══ DATASET CONTENT

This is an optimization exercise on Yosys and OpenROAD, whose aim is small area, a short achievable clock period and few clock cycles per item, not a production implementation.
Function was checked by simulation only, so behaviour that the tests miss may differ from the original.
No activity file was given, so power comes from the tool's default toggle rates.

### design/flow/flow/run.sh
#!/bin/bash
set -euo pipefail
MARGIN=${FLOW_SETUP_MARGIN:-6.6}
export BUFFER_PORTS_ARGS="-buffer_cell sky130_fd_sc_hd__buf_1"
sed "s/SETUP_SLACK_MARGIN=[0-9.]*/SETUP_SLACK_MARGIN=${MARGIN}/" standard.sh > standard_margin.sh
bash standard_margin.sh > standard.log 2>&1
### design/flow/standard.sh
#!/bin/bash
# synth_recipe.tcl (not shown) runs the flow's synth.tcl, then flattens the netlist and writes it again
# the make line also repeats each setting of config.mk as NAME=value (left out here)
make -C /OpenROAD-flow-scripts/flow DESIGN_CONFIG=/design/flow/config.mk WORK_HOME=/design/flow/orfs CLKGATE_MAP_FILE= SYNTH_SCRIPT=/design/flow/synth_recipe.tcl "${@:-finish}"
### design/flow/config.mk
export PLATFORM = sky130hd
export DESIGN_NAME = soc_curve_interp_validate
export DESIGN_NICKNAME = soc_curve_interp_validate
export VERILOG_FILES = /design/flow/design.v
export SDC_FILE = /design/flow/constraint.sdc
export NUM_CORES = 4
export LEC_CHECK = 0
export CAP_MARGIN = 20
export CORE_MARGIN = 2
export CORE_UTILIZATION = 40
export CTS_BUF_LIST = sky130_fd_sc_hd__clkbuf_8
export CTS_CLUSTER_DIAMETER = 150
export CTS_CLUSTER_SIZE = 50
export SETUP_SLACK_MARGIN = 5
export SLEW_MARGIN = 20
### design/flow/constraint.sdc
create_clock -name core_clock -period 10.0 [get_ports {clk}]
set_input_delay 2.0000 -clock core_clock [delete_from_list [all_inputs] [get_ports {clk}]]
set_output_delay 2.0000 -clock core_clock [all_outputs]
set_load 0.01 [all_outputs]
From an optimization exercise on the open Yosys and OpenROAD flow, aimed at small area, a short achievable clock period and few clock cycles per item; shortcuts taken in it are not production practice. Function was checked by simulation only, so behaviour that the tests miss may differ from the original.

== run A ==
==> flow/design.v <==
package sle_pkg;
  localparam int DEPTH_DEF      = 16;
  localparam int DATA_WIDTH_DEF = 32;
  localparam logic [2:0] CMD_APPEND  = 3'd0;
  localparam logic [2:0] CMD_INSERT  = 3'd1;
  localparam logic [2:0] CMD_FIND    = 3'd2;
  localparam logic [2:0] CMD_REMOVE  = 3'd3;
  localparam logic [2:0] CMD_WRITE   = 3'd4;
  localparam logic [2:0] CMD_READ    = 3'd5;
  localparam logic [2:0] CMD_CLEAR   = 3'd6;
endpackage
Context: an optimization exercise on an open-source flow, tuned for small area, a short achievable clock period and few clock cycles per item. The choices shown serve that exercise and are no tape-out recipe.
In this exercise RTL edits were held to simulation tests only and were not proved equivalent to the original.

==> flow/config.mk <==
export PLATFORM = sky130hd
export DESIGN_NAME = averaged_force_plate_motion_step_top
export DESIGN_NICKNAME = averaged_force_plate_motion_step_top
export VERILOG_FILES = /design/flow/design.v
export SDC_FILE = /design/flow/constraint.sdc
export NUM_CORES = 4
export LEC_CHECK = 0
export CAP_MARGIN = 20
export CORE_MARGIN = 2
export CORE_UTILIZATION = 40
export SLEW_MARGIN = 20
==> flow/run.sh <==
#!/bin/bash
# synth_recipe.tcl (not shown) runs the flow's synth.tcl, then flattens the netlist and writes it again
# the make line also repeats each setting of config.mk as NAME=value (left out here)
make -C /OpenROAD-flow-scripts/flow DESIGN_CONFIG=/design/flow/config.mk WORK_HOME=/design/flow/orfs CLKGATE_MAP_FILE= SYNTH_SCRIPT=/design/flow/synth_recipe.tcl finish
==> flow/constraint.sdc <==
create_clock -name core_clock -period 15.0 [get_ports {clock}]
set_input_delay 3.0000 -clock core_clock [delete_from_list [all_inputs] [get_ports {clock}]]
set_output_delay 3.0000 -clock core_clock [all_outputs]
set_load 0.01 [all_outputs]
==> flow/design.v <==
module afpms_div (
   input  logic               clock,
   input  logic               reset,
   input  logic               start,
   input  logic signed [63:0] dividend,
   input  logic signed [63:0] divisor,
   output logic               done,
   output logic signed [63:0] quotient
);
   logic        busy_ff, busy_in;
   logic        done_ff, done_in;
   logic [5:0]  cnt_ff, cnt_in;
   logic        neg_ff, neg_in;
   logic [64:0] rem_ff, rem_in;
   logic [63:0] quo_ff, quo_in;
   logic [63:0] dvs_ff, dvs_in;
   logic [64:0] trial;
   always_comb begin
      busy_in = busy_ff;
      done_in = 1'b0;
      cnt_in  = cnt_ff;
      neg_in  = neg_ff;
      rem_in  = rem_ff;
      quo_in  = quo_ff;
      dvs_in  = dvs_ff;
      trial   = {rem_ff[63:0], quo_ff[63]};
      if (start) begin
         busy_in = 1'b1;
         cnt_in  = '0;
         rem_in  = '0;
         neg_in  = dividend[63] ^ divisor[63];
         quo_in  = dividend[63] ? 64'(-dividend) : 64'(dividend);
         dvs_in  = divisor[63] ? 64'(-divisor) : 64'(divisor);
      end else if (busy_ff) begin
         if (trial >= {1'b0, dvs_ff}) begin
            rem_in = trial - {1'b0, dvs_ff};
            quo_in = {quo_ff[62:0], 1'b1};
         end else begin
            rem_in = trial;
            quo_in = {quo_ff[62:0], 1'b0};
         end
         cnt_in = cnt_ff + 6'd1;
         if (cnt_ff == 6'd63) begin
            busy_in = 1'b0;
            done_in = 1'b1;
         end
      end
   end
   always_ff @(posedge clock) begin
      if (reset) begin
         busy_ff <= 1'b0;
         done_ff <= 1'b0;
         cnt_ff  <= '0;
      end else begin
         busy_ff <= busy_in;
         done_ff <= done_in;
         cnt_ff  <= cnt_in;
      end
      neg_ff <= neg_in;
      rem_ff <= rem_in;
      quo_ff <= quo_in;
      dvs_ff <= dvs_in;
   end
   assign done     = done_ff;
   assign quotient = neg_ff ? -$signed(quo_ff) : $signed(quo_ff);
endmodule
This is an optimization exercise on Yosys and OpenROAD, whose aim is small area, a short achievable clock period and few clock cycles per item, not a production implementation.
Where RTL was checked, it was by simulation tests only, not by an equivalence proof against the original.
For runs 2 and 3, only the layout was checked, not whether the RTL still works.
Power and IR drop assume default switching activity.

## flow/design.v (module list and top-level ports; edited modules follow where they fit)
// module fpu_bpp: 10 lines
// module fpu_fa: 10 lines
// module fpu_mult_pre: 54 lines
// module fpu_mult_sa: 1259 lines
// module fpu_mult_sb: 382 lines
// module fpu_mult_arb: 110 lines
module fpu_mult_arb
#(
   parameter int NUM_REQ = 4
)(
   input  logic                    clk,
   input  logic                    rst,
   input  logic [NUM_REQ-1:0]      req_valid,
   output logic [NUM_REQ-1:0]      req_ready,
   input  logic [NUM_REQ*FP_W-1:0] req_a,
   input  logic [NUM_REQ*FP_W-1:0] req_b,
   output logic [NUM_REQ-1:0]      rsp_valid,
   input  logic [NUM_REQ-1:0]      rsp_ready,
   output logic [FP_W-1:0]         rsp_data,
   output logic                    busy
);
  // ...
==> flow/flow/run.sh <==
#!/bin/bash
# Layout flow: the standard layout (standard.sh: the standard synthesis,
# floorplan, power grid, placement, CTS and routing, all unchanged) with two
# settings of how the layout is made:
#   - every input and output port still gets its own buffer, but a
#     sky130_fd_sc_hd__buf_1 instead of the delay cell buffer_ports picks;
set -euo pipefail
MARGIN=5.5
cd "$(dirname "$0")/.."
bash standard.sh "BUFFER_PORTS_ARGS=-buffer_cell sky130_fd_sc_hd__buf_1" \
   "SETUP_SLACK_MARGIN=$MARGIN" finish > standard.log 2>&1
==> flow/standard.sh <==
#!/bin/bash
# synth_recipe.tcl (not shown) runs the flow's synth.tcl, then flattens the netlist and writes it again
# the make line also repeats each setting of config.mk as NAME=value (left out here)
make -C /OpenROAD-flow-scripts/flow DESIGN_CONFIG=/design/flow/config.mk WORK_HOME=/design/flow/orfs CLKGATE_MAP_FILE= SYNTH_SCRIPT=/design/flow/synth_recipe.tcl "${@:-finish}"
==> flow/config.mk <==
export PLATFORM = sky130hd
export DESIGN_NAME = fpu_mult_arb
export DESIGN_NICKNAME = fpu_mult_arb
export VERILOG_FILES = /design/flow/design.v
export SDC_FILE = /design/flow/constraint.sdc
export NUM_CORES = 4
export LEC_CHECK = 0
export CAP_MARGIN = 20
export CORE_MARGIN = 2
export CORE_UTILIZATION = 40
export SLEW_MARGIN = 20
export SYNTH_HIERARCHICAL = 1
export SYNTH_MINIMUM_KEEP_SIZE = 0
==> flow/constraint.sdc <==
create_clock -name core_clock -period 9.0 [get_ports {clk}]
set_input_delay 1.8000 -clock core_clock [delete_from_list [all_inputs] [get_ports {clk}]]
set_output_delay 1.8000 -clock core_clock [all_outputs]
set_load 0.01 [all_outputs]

════
══ DATASET CONTENT

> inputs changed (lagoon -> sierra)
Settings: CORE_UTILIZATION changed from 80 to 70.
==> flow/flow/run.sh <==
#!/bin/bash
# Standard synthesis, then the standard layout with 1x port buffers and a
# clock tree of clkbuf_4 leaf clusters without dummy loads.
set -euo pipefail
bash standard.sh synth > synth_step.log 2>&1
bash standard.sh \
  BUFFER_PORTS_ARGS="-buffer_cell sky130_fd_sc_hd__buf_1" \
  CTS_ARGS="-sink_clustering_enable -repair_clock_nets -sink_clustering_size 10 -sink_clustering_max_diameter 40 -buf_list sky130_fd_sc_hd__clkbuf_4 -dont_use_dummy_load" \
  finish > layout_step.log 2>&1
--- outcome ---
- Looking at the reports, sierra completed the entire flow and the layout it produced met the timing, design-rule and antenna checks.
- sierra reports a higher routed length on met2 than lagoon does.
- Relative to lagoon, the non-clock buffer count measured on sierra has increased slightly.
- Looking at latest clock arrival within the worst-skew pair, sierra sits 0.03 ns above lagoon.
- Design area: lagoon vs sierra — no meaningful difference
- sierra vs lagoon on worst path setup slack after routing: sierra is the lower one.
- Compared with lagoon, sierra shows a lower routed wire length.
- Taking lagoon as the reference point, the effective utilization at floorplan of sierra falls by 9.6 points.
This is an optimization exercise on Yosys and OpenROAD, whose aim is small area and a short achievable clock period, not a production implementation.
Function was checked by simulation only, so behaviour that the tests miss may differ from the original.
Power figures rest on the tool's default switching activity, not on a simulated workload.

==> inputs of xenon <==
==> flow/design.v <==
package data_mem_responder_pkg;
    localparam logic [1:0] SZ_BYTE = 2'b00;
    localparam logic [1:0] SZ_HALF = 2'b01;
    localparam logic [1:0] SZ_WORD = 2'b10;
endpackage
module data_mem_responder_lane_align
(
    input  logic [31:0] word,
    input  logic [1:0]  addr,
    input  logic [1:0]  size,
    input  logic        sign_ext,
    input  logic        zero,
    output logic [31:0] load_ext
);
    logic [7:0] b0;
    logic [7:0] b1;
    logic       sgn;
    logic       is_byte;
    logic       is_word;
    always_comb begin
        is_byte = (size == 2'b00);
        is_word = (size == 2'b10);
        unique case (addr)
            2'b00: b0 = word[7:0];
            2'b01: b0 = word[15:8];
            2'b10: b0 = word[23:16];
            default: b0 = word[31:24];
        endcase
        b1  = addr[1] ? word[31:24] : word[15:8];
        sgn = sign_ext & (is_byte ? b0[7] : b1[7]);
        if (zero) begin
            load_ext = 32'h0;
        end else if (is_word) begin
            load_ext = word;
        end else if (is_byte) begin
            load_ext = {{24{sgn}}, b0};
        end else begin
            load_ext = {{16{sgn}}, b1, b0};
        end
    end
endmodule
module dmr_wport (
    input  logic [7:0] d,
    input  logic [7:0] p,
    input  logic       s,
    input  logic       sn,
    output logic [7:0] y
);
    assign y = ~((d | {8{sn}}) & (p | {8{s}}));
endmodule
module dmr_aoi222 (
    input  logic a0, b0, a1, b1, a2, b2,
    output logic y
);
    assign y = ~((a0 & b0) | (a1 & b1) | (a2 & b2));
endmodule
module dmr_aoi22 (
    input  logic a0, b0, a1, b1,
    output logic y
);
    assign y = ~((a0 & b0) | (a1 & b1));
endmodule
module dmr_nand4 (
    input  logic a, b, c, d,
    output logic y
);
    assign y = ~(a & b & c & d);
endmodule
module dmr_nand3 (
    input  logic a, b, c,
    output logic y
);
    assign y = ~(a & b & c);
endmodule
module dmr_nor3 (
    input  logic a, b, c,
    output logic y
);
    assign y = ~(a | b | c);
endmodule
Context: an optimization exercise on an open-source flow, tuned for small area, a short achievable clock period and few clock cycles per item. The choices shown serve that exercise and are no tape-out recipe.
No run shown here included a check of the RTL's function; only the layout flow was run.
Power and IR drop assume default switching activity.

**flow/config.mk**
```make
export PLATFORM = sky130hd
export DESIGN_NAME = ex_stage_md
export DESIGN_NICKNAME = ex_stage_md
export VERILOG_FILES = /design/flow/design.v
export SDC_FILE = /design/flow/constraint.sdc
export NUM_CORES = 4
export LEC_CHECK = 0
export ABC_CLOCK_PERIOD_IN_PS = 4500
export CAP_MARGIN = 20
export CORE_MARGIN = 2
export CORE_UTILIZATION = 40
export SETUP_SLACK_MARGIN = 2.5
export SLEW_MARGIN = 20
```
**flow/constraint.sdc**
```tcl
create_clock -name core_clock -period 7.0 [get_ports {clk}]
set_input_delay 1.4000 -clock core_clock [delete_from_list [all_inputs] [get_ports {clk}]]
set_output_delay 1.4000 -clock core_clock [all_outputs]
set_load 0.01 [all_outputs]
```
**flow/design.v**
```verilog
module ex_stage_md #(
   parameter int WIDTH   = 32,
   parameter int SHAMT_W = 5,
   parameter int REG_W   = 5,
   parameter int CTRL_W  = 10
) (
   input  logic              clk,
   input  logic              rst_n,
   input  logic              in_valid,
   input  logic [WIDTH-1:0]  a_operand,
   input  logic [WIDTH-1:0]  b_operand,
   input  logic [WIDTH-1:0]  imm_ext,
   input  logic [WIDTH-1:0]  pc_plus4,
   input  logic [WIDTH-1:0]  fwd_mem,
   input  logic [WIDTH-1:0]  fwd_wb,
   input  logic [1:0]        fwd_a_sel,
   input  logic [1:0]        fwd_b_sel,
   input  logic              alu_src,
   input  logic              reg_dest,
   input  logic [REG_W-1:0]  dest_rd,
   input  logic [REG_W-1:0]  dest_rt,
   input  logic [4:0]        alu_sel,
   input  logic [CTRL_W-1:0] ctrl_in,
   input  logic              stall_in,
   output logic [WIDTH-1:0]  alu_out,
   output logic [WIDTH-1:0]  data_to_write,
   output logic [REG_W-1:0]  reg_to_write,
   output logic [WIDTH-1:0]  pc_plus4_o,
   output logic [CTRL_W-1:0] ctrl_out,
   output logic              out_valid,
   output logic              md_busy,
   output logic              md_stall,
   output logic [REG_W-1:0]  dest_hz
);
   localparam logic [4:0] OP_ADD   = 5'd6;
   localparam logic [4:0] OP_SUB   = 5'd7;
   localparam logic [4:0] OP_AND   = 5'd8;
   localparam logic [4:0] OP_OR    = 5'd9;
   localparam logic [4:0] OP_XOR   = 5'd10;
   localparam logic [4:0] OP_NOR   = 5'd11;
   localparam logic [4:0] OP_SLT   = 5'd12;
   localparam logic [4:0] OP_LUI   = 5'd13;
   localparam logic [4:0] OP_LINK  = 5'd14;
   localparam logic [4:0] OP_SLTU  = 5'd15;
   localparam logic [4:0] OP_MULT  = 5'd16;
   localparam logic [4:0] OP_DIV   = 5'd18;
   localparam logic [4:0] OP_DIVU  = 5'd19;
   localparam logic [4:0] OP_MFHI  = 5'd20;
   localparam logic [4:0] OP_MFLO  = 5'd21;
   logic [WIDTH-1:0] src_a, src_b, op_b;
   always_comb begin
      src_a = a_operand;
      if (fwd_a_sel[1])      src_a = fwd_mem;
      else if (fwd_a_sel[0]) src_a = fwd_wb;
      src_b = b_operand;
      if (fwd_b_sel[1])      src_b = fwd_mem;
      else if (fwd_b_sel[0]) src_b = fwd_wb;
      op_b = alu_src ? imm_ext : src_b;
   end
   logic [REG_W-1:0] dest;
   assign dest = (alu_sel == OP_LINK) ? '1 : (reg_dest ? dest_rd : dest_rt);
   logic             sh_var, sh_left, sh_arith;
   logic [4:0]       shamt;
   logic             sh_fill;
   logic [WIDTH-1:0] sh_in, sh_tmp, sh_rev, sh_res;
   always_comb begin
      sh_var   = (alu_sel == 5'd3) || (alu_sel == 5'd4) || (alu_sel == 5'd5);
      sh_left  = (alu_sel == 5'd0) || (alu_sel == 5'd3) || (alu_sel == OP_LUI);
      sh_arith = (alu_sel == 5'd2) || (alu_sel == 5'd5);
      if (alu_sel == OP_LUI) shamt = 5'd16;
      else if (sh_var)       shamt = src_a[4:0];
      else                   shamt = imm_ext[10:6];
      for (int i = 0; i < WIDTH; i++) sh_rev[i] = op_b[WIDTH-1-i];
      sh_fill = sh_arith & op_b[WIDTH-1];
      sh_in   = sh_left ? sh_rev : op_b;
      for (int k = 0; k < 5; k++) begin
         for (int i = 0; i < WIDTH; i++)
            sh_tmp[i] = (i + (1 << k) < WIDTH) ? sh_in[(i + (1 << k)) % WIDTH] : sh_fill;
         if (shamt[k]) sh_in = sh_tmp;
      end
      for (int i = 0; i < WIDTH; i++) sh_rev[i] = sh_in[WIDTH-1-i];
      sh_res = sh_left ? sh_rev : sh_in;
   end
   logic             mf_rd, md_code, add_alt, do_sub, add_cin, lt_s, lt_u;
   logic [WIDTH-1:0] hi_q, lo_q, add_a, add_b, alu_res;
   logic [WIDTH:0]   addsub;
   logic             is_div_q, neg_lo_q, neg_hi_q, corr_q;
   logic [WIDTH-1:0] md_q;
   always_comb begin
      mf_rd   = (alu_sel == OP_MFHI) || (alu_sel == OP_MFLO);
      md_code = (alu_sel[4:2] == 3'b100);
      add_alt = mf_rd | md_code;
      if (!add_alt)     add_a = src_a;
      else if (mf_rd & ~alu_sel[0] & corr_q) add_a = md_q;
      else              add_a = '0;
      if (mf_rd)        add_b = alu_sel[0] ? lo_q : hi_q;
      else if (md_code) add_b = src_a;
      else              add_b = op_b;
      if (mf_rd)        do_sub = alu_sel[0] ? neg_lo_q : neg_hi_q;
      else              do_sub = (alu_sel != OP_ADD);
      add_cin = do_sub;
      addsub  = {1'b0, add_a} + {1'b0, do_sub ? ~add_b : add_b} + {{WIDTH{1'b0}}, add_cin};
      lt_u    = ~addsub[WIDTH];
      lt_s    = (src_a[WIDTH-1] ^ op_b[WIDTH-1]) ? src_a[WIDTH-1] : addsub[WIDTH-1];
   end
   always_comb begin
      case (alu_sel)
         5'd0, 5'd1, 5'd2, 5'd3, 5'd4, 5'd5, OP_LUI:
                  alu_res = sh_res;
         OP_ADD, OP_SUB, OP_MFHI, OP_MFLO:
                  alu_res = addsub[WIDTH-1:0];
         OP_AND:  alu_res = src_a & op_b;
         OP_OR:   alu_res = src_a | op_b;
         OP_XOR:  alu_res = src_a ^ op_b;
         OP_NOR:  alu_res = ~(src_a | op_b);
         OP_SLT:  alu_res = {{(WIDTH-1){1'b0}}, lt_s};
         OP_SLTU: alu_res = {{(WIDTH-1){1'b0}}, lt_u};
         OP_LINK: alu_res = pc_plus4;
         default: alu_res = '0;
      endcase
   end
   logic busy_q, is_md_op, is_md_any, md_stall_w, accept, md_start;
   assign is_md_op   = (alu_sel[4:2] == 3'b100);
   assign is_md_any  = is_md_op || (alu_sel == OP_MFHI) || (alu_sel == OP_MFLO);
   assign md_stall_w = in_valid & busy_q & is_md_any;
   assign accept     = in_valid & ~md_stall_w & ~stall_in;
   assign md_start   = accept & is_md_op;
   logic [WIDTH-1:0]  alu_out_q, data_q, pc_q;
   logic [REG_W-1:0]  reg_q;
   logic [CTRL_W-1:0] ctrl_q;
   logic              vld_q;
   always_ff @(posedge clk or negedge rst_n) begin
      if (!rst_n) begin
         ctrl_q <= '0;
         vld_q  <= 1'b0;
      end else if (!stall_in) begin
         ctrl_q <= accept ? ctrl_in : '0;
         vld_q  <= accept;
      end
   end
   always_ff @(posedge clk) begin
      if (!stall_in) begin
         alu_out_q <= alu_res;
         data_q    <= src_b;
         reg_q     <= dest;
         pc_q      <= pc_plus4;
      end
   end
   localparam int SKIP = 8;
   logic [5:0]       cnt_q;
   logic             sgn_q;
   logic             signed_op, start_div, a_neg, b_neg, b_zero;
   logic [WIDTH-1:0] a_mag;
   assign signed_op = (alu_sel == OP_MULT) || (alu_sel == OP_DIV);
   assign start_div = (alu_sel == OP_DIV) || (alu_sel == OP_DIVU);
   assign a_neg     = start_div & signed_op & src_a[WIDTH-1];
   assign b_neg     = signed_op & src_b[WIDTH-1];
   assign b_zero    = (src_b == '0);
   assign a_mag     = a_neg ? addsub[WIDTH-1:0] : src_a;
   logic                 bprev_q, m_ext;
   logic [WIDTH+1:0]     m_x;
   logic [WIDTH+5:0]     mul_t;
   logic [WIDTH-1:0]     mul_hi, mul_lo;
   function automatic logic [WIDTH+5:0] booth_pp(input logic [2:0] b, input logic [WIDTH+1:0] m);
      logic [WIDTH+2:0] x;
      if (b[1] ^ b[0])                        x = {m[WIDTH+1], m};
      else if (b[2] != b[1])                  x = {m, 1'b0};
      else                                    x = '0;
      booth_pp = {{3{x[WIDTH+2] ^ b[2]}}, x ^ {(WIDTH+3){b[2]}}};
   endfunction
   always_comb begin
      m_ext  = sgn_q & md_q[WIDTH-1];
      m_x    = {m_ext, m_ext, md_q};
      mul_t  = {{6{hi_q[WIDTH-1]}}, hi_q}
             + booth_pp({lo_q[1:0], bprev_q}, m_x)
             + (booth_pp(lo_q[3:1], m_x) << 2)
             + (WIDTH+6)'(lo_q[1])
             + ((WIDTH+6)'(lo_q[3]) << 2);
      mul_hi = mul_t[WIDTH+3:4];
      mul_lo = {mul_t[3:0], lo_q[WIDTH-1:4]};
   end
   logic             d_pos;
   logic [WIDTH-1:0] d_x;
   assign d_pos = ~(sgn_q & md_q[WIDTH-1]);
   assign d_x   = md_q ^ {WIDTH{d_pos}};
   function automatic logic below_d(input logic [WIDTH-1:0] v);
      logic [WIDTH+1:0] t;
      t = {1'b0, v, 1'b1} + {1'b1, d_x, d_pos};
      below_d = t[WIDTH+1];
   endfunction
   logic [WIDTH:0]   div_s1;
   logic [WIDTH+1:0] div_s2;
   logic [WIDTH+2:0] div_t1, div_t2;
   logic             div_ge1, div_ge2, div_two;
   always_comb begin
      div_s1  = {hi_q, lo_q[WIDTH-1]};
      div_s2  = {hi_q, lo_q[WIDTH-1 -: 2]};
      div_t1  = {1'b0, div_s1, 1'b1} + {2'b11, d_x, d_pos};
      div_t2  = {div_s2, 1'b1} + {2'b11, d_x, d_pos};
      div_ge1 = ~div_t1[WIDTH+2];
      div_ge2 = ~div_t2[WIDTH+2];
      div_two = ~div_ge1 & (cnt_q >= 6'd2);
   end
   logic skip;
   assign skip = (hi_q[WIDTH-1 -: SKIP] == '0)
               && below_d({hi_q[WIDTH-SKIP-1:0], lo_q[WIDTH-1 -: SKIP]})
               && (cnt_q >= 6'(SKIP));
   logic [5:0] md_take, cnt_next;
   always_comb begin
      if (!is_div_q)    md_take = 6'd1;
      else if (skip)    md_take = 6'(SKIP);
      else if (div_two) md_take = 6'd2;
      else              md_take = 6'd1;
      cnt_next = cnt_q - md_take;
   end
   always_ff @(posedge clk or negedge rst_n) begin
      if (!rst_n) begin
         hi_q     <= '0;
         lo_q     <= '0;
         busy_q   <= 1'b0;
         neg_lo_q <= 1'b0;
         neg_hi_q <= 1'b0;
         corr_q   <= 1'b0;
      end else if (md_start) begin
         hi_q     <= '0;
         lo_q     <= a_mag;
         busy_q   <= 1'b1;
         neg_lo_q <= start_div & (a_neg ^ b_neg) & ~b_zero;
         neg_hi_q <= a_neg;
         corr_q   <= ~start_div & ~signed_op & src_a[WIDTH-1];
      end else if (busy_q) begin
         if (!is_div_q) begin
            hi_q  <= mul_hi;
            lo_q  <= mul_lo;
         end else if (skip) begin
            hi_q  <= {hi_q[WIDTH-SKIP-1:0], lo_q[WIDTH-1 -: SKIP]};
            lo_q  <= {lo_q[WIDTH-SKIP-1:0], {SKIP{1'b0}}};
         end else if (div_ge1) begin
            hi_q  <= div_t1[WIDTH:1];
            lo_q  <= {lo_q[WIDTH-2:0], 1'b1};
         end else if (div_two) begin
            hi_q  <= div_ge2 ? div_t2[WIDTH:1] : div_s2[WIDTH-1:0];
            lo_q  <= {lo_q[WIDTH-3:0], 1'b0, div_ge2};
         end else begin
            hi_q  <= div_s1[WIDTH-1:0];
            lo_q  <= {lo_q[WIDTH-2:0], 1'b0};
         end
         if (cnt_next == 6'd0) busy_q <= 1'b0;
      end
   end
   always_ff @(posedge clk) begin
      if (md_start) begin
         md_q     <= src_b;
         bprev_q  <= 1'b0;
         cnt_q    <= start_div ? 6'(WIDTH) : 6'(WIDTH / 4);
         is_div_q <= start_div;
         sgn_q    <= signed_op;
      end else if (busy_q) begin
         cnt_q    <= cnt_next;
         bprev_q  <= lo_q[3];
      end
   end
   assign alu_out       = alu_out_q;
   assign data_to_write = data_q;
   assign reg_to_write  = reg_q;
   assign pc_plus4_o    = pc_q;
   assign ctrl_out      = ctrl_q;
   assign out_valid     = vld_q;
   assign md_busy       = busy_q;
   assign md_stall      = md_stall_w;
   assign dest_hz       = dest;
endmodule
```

════

## TASK REQUIREMENTS:
Your response should contain each line of the listing in which the word "routing" occurs.

## ANSWER BOX:
# floorplan, power grid, placement, CTS and routing, all unchanged) with two
- sierra vs lagoon on worst path setup slack after routing: sierra is the lower one.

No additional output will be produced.